Mantener a la sociedad occidental en esos principios es lo que la salva, renunciar a ellos no es una opción circunstancial sino definitiva, algo a lo que tendremos que atenernos.

Underwood

Hace un par de días me encontré la noticia de que la empresa india Godrej and Boyce, la única en el mundo que las seguía produciendo, cerraba la producción de máquinas de escribir mecánicas. Este tipo de noticias, precisas o no, hace que nos pongamos un poquito melancólicos, estado natural de la madurez, por demás. El ícono del escritor o el periodista (y podríamos añadir otra decena de profesiones, menos icónicas) sentado frente a la máquina de escribir ha pasado de moda, ya no es referencia, más bien antigualla, hazmerreir de varias generaciones que podrían llegar a preguntarse cómo era posible que alguien usara ese trasto para escribir, que la pantalla táctil no hubiera existido siempre.

Y, cómo no, recordé entonces mi vieja máquina de escribir, mi Underwood de hierro fundido que cargué una tarde hasta mi casa para tormento de mis vecinos y mofa de mi padre cuando escuchaba el patético resultado de mis primeros intentos mecanográficos: gallina cansada picando maíz sobre una plancha de cinc. Tac… tac… tac…

Las de mi máquina eras unas teclas imposibles, no aflojaban por mucho aceite que les pusieras o por mucho que la llevaras al “taller de enseres domésticos” donde un señor se hacía cargo de reparar ventiladores, lavadores, cafeteras, batidoras y hasta, si no había más remedio, máquinas de escribir. La tecla disparaba la varilla metálica con una letra grabada en relieve, se levantaba con cierta furia, con cierta ira quizás, y descarga el golpe seco sobre la cinta de tinta, sobre el papel. Huella postrera, se podía llegar a pensar, porque dolía mucho enmendar lo escrito, demasiado incordio, y hasta los errores tenían aquel encanto que se solía asociar a ciertos procesos creativos.

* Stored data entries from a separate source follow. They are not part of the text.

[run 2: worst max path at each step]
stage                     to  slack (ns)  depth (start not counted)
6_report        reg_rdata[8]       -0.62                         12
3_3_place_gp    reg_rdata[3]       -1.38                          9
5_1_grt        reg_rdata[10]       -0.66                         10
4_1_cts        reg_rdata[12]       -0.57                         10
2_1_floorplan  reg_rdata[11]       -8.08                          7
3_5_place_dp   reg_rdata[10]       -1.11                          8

Recordé también a un instructor de talleres literarios –que amaneció muerto en un parque de la ciudad cierta mañana, empapado de alcohol, represiones y amarguras masculladas- quien cierta vez dijo que los textos a ordenador daban la falsa impresión de ser mejores que los escritos a máquina. Y eso teniendo en cuenta que por entonces se usaban el WordPerfect y la impresora de cinta.

Y recordé las máquinas de escribir como instrumento de la burocracia. Aquellas mastodónticas máquinas soviéticas –nótese como a muchos de los productos soviéticos con los que convivimos en Cuba en los ochenta se le podría aplicar el adjetivo- con las que uno tropezaba en las oficinas cubanas, una por mesa, indefectiblemente –muchas, imagino, deben seguir allí- y que junto al cuño o sello institucional tenían la facultad de abrir o cerrar todas las puertas.

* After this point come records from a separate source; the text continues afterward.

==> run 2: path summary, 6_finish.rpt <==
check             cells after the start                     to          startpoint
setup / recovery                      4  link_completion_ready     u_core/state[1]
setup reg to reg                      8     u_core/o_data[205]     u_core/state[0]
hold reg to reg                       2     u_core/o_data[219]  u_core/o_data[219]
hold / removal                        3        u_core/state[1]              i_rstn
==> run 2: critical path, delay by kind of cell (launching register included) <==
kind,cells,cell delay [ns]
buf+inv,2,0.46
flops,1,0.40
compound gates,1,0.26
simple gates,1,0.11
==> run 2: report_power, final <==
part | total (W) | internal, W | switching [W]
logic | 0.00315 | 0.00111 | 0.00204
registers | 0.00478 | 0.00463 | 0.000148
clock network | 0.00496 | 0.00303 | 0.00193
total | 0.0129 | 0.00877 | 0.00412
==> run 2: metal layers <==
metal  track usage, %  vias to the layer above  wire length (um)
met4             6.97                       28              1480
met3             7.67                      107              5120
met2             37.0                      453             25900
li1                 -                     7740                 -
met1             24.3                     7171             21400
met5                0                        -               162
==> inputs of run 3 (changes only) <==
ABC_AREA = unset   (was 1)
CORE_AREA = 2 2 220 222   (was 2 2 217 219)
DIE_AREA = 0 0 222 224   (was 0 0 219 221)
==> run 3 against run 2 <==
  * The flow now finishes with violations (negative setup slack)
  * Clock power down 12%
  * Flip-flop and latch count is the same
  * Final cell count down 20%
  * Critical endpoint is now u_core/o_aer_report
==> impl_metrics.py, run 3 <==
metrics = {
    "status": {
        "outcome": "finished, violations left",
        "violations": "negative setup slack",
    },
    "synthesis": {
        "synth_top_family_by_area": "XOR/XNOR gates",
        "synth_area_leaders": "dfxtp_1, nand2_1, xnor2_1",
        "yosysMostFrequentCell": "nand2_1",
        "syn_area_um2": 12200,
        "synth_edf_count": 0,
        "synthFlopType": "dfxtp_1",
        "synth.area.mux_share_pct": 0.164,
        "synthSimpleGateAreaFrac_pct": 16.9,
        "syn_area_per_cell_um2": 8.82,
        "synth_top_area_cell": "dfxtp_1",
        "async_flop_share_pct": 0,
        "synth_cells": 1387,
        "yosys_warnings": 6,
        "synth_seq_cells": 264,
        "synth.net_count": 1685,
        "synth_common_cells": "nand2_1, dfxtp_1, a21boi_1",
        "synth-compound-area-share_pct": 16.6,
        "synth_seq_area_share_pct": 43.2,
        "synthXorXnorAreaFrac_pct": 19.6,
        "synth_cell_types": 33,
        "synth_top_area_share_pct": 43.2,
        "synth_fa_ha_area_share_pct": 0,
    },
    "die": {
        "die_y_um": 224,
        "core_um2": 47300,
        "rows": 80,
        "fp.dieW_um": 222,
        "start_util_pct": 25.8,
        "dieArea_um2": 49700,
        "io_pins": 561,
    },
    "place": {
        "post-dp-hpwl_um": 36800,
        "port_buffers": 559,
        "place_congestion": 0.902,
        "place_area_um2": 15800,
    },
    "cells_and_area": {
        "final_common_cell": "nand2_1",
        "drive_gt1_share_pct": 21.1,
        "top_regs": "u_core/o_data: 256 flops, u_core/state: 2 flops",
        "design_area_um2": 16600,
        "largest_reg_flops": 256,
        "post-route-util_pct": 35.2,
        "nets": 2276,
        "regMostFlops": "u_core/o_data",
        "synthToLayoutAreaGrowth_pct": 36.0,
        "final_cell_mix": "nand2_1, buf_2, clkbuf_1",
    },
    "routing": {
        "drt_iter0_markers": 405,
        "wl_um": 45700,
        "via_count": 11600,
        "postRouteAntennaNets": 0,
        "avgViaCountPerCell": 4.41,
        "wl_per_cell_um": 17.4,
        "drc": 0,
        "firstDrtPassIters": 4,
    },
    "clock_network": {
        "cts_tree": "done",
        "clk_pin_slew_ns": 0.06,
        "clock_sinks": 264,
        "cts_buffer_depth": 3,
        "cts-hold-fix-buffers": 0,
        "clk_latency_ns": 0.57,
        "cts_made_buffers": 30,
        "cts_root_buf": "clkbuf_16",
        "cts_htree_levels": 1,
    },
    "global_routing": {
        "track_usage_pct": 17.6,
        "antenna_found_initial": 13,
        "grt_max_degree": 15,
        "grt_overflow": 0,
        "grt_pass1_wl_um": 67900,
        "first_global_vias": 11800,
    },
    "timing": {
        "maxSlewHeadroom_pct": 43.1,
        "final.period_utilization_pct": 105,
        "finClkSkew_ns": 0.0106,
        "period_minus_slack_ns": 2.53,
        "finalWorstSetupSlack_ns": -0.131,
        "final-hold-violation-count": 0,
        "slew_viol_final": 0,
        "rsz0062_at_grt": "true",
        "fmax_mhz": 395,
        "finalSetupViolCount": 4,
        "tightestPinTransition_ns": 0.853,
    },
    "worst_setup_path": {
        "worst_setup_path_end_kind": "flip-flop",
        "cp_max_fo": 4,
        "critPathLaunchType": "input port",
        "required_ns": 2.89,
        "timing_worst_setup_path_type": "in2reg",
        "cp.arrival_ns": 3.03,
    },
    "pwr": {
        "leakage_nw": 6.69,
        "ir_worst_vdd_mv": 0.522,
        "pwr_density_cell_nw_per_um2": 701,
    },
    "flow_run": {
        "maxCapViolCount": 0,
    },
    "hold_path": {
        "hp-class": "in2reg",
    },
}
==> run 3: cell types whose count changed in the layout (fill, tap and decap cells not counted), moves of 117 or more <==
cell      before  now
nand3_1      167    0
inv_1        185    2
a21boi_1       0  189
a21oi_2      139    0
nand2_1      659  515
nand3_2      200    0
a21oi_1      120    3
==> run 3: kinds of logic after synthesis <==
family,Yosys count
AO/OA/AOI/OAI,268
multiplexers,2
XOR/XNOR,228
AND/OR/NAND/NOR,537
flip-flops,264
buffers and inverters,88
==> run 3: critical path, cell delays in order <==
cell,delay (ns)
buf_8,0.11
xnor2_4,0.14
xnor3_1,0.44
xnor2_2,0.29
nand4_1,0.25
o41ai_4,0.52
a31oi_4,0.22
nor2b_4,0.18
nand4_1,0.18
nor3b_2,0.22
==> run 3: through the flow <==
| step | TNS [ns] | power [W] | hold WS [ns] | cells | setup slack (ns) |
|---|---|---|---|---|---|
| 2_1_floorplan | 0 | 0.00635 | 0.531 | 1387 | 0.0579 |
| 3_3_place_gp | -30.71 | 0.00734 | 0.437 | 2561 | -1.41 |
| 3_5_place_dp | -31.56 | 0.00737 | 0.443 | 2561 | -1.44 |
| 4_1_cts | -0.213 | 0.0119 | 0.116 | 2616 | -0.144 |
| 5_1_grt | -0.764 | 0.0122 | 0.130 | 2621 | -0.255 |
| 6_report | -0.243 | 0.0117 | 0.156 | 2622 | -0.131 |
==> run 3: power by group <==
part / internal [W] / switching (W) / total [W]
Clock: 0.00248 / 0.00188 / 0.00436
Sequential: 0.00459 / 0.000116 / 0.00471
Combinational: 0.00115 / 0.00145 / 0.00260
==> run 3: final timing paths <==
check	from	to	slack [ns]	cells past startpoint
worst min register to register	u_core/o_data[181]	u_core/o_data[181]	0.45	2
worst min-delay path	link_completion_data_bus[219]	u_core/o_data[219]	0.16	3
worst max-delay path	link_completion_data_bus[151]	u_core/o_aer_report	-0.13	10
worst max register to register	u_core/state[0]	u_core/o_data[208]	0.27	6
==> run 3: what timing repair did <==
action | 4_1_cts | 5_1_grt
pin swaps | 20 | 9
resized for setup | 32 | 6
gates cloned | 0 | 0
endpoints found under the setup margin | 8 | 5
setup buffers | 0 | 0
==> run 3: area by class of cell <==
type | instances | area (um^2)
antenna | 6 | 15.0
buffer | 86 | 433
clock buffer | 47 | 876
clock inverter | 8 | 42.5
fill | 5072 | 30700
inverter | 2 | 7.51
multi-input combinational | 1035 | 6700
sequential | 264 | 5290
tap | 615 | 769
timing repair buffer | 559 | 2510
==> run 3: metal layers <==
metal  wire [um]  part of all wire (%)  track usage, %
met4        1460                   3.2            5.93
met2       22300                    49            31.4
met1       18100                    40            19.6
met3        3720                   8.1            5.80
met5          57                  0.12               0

A pesar y gracias a todo ello, uno guarda cierto cariño –aquel más cercano a la lástima- por la máquina de escribir. Durante algún tiempo guardé en un armario una de ellas sin otro uso que saber que estaba allí. Un amigo, comentando el asunto ayer, me confesó que tiene planeado comprarse una, y no fue capaz de precisarme con qué propósito.

Como de tantas otras cosas, no sé qué habrá sido de mi Underwood de hierro fundido, ni siquiera he logrado precisar si cuando hui de Cuba seguía estando en su sitio, sobre el taburete alto robado de un aula de dibujo de la universidad.